### Exercise instructions:
Scan the records for lines holding "about". Say how many there are and give nothing else.

### Material supplied:
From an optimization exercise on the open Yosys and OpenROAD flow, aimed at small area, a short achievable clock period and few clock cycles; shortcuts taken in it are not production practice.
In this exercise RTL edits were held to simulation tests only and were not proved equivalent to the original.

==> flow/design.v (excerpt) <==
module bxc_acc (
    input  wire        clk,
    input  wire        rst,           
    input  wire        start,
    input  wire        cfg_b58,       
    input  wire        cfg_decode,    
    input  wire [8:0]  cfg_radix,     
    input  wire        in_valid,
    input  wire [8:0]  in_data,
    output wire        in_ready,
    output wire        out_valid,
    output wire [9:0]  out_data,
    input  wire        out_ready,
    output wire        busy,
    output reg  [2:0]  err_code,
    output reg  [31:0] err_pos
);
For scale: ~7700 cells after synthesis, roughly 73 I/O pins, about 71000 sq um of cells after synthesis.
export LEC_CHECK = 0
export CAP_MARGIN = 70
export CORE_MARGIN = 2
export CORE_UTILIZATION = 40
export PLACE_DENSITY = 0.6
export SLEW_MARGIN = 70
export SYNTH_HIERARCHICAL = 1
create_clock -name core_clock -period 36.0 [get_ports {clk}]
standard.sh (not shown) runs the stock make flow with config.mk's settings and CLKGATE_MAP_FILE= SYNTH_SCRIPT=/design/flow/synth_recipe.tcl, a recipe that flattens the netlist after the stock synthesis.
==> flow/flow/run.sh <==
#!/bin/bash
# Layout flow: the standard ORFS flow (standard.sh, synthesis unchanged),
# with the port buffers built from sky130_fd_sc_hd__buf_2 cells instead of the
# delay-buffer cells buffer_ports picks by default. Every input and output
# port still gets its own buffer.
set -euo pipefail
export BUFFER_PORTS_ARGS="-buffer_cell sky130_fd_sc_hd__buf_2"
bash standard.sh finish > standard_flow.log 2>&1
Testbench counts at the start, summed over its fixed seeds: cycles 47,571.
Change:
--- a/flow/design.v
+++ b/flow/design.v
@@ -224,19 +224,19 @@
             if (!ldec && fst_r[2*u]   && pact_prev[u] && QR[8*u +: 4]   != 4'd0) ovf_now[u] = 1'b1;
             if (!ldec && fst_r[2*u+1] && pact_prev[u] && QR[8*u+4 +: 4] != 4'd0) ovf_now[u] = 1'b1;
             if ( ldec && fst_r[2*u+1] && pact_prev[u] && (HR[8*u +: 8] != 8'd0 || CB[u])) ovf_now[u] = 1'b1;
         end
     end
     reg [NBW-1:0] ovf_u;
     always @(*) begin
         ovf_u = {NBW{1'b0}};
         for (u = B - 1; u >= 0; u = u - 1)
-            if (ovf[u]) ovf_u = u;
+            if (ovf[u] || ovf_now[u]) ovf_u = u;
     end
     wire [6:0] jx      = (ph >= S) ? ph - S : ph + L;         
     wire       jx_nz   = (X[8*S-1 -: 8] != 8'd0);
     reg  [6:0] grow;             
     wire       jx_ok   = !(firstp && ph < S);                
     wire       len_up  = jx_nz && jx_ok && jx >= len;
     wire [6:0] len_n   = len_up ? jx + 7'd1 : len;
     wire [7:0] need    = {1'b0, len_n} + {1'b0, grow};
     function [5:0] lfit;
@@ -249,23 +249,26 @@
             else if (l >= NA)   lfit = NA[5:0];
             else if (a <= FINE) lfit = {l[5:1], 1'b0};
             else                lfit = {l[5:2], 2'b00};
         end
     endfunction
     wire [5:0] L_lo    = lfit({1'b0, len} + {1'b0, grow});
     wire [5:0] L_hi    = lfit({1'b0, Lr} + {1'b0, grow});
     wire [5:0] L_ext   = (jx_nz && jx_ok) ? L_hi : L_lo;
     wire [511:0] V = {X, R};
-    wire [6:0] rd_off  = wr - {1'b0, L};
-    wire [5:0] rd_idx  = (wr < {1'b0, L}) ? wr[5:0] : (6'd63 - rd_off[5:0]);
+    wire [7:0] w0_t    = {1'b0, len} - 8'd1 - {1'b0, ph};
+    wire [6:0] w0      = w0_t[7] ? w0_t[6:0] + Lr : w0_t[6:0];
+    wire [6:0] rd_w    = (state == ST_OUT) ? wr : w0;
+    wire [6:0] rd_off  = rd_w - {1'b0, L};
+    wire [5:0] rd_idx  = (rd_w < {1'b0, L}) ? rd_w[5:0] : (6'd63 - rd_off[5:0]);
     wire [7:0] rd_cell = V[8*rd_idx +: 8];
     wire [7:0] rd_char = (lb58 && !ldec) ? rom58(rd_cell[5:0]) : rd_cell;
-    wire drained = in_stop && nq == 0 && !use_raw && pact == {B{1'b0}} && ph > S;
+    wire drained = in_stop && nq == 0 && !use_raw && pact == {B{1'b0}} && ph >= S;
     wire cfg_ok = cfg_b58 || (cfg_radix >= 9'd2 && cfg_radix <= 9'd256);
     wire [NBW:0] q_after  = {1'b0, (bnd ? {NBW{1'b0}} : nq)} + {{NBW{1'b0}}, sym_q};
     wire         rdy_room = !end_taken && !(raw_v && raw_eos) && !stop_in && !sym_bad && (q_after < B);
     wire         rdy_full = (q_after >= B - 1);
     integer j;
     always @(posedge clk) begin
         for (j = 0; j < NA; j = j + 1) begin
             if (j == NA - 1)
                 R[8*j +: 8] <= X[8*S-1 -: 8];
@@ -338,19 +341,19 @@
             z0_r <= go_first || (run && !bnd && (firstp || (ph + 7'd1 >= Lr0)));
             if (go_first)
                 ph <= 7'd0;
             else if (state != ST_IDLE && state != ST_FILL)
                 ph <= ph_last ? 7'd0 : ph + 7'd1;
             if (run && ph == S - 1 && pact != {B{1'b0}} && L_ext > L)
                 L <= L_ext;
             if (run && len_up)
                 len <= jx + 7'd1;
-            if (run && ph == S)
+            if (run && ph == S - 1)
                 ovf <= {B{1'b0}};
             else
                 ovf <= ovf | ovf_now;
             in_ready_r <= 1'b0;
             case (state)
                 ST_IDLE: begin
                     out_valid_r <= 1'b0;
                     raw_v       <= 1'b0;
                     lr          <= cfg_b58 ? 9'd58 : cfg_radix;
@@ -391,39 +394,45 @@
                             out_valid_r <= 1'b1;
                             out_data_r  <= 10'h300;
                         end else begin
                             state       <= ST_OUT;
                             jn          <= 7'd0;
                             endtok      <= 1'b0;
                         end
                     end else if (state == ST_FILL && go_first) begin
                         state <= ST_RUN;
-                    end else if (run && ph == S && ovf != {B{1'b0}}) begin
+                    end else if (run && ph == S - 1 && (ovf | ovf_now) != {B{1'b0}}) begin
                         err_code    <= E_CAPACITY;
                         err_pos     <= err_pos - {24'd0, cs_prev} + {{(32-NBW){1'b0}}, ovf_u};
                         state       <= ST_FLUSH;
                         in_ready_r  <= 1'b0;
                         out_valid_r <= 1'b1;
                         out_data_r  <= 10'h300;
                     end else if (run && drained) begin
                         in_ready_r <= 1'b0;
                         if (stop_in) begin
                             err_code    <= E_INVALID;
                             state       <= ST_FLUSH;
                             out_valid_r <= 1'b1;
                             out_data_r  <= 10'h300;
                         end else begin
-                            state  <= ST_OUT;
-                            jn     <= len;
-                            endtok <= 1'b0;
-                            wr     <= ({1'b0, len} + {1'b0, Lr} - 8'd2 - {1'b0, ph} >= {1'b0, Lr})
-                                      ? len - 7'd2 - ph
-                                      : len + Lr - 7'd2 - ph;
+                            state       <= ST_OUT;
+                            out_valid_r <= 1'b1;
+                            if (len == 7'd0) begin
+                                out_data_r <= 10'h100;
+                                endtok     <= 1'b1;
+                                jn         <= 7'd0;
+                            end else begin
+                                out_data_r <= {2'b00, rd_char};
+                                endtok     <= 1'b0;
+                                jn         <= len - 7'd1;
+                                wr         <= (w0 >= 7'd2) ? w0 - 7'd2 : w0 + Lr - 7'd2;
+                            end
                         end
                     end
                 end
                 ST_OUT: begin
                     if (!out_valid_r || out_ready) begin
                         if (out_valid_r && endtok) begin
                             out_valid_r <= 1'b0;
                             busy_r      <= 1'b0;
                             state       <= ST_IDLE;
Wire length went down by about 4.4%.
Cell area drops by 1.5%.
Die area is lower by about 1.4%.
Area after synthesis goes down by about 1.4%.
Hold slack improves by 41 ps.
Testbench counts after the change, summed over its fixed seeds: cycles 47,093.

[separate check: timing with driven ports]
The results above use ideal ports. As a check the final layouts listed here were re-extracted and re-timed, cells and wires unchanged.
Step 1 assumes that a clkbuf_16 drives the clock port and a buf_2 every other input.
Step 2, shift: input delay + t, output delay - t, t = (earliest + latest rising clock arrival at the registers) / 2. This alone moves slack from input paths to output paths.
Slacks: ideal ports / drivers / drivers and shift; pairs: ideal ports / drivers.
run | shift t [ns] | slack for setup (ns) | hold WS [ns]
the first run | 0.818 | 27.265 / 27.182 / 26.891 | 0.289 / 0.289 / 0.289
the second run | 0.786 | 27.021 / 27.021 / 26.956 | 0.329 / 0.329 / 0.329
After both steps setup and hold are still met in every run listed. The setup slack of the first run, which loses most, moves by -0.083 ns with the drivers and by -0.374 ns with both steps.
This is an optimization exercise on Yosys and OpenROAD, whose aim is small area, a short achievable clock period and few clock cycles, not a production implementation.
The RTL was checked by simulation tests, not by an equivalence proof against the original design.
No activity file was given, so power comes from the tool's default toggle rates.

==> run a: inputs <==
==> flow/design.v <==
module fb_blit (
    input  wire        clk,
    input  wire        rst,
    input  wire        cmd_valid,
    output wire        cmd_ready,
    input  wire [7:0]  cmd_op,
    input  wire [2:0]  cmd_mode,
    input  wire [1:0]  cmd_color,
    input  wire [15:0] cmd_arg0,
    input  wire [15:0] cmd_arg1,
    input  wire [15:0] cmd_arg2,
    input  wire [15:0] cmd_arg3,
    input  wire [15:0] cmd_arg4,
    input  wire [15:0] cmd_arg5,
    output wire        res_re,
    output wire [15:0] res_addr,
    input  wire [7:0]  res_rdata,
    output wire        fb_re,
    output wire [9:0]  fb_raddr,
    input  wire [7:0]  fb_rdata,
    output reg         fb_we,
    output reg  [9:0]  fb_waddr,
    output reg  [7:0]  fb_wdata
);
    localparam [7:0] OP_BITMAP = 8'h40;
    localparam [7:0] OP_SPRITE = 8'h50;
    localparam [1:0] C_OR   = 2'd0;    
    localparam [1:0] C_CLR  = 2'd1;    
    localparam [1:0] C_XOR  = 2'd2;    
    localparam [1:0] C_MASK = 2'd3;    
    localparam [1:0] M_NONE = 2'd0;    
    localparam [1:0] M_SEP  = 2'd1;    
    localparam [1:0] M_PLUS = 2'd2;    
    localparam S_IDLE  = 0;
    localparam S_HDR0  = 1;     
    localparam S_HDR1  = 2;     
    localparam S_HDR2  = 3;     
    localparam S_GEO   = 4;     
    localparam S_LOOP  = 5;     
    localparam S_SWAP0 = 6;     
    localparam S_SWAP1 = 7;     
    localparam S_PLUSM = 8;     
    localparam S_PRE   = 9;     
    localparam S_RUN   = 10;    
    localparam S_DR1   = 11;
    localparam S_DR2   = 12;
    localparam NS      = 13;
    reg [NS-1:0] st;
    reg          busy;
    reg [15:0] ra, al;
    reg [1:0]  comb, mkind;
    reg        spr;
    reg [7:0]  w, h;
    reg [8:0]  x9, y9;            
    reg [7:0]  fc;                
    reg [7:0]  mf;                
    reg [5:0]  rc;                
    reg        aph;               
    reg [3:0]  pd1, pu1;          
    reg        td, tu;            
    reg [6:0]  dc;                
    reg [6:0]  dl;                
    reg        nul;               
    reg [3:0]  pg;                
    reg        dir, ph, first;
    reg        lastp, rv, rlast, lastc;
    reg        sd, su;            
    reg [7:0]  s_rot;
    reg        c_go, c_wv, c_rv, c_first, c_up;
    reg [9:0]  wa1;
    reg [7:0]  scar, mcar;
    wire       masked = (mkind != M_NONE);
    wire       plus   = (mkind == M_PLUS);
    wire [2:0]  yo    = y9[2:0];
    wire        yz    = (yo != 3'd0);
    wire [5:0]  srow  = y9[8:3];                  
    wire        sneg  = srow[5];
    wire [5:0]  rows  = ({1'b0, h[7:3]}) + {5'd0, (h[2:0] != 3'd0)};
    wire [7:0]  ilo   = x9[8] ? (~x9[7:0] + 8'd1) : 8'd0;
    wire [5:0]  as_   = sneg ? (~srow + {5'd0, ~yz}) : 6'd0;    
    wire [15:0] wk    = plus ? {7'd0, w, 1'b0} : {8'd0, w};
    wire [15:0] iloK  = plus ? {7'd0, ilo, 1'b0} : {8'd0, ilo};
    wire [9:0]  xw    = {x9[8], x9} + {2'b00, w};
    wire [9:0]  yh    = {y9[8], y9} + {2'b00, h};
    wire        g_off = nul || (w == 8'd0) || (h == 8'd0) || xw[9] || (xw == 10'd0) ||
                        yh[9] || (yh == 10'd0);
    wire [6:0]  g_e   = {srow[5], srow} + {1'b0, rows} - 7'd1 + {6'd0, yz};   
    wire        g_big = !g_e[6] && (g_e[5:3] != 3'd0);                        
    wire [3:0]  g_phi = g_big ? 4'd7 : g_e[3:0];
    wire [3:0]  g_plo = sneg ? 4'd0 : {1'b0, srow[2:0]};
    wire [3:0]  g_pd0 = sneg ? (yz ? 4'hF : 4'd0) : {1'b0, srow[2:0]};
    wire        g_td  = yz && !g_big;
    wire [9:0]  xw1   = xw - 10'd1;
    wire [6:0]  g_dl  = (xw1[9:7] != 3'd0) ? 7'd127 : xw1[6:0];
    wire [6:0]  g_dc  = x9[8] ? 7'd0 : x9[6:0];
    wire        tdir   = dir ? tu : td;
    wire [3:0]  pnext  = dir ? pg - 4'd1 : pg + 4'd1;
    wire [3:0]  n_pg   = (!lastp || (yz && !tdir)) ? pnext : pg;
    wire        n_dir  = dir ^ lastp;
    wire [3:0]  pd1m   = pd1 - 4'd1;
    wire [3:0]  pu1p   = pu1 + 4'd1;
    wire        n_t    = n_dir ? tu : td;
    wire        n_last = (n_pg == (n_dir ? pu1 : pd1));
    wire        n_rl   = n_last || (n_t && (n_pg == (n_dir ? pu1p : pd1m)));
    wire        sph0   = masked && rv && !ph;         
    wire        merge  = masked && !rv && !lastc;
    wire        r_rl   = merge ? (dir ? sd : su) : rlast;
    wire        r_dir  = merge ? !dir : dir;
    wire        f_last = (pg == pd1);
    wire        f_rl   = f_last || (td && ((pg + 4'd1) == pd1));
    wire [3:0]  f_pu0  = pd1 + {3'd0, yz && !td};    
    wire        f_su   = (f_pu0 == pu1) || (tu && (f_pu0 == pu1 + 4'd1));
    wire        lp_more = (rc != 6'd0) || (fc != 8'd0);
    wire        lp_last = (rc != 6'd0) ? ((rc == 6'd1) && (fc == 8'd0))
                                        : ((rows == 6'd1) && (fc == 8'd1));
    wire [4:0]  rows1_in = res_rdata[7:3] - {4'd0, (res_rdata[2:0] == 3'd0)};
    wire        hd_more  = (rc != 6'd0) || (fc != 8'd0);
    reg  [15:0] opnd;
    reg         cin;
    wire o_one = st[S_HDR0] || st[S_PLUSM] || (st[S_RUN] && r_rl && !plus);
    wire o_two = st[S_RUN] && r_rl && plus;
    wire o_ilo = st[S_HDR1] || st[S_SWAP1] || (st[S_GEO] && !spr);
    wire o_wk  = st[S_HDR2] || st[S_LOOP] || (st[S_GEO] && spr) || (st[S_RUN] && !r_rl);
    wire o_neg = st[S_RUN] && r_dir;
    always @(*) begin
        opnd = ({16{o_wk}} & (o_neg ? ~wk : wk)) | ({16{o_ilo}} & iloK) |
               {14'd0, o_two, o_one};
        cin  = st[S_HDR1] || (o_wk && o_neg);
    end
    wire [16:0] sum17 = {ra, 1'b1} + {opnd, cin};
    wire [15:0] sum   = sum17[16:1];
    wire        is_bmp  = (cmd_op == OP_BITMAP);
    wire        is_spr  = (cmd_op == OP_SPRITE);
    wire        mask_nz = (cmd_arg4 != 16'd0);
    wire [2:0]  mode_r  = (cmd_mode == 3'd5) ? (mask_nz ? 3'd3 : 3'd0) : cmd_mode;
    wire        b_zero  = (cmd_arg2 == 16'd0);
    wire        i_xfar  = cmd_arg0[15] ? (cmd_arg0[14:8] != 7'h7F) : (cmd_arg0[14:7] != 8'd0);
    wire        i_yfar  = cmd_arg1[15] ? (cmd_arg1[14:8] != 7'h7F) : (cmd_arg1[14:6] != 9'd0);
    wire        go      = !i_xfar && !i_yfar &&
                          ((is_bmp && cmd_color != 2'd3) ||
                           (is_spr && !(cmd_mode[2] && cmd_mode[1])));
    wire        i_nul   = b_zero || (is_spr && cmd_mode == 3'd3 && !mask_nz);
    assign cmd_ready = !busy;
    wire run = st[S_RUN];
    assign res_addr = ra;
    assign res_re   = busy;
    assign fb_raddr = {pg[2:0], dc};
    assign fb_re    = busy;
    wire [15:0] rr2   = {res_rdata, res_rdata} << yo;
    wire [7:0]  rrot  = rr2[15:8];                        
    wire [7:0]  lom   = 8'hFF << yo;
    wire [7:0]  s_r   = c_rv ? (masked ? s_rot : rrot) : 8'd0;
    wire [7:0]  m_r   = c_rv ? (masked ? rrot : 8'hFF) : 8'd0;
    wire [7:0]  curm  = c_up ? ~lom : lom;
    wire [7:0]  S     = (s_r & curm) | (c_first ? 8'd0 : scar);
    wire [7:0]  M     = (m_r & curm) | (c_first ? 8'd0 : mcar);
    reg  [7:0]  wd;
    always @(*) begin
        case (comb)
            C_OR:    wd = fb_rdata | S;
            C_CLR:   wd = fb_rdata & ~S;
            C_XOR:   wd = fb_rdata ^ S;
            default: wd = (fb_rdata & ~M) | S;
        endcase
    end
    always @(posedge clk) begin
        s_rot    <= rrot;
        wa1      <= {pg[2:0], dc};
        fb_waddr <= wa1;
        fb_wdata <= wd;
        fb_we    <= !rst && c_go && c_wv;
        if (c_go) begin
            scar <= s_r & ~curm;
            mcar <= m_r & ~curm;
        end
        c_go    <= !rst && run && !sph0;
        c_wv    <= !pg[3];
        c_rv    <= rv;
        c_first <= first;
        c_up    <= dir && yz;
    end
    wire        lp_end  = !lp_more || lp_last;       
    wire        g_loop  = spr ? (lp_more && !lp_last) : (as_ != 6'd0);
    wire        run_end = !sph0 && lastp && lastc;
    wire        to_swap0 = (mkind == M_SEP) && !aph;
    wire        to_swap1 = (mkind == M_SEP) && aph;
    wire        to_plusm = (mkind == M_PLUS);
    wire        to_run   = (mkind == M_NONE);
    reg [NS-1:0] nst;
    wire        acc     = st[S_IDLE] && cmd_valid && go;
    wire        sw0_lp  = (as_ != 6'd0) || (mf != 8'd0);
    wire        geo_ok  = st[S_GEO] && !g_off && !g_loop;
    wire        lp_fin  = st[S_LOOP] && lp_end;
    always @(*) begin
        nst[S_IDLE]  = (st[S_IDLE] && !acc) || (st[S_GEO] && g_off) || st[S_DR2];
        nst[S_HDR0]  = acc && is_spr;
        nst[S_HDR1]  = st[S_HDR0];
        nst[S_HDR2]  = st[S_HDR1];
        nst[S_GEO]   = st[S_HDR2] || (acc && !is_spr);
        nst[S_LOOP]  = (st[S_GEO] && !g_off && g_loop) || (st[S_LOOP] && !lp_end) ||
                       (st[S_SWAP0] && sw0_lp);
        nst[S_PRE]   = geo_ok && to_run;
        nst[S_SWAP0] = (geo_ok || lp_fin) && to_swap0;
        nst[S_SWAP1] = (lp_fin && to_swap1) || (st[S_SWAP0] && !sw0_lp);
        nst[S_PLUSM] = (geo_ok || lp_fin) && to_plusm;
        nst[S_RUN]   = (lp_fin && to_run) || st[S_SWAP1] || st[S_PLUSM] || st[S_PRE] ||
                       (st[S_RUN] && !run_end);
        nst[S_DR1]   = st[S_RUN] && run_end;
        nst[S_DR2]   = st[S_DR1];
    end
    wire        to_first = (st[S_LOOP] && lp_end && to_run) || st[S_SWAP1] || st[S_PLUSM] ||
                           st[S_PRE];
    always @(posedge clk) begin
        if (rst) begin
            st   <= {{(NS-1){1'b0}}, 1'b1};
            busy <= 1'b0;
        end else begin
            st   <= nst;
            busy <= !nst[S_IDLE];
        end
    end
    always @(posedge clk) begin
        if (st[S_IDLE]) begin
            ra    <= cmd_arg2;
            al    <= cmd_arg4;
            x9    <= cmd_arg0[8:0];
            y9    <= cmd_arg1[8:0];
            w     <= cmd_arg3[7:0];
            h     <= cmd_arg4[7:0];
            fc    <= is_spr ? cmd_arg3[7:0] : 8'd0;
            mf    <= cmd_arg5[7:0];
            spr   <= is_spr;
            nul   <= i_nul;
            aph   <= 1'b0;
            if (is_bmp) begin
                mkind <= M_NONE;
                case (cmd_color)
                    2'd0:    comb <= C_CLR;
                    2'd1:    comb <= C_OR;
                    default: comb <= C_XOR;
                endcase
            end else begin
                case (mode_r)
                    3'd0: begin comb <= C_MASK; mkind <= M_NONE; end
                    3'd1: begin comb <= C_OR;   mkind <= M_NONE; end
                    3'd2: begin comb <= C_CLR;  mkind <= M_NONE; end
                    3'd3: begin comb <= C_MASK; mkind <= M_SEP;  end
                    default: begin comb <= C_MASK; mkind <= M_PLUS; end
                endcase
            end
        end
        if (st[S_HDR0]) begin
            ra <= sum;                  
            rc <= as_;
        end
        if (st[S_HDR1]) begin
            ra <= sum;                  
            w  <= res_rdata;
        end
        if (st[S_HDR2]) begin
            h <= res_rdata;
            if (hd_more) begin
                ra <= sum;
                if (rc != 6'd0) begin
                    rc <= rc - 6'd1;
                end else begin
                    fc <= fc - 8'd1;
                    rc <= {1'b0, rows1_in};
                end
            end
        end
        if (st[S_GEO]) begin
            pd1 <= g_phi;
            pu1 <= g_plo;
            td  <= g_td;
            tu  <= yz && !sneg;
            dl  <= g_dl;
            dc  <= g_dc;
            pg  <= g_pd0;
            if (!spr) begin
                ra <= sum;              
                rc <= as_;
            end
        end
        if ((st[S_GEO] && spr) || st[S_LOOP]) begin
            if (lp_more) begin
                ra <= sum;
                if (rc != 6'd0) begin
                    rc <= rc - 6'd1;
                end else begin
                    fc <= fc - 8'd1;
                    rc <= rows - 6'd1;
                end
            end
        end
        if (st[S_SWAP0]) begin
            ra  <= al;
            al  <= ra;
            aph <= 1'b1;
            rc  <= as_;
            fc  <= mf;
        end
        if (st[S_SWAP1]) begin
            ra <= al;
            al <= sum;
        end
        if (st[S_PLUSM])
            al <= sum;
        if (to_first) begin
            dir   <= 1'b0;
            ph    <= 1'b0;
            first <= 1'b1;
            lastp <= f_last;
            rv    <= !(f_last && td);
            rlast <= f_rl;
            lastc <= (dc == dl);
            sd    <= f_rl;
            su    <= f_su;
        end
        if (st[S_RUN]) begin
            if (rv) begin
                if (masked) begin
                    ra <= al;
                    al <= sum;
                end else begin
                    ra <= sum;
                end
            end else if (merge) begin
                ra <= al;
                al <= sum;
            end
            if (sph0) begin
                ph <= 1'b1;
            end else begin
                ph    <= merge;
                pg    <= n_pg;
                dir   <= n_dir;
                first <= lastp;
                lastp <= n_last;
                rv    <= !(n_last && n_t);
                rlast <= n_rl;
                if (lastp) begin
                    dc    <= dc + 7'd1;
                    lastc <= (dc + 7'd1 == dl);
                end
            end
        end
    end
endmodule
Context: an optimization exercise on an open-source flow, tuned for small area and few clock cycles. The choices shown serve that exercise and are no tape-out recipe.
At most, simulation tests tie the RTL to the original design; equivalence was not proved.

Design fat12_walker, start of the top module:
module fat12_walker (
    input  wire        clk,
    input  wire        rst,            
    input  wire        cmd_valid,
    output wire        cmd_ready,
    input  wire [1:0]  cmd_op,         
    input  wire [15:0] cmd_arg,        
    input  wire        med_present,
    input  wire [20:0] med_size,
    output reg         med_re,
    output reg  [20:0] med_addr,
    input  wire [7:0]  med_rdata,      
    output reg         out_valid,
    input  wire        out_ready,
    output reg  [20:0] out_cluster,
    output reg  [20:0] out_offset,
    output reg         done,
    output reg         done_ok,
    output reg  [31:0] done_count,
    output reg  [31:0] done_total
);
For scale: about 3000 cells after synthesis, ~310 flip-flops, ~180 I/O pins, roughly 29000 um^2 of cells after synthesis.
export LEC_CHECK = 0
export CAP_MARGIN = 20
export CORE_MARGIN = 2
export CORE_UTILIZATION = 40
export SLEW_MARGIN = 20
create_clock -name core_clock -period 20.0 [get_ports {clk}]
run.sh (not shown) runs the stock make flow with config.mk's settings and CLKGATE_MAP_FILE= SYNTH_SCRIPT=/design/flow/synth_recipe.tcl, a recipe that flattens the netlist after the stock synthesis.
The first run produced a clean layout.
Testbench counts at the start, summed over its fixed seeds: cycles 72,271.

### Your response:
5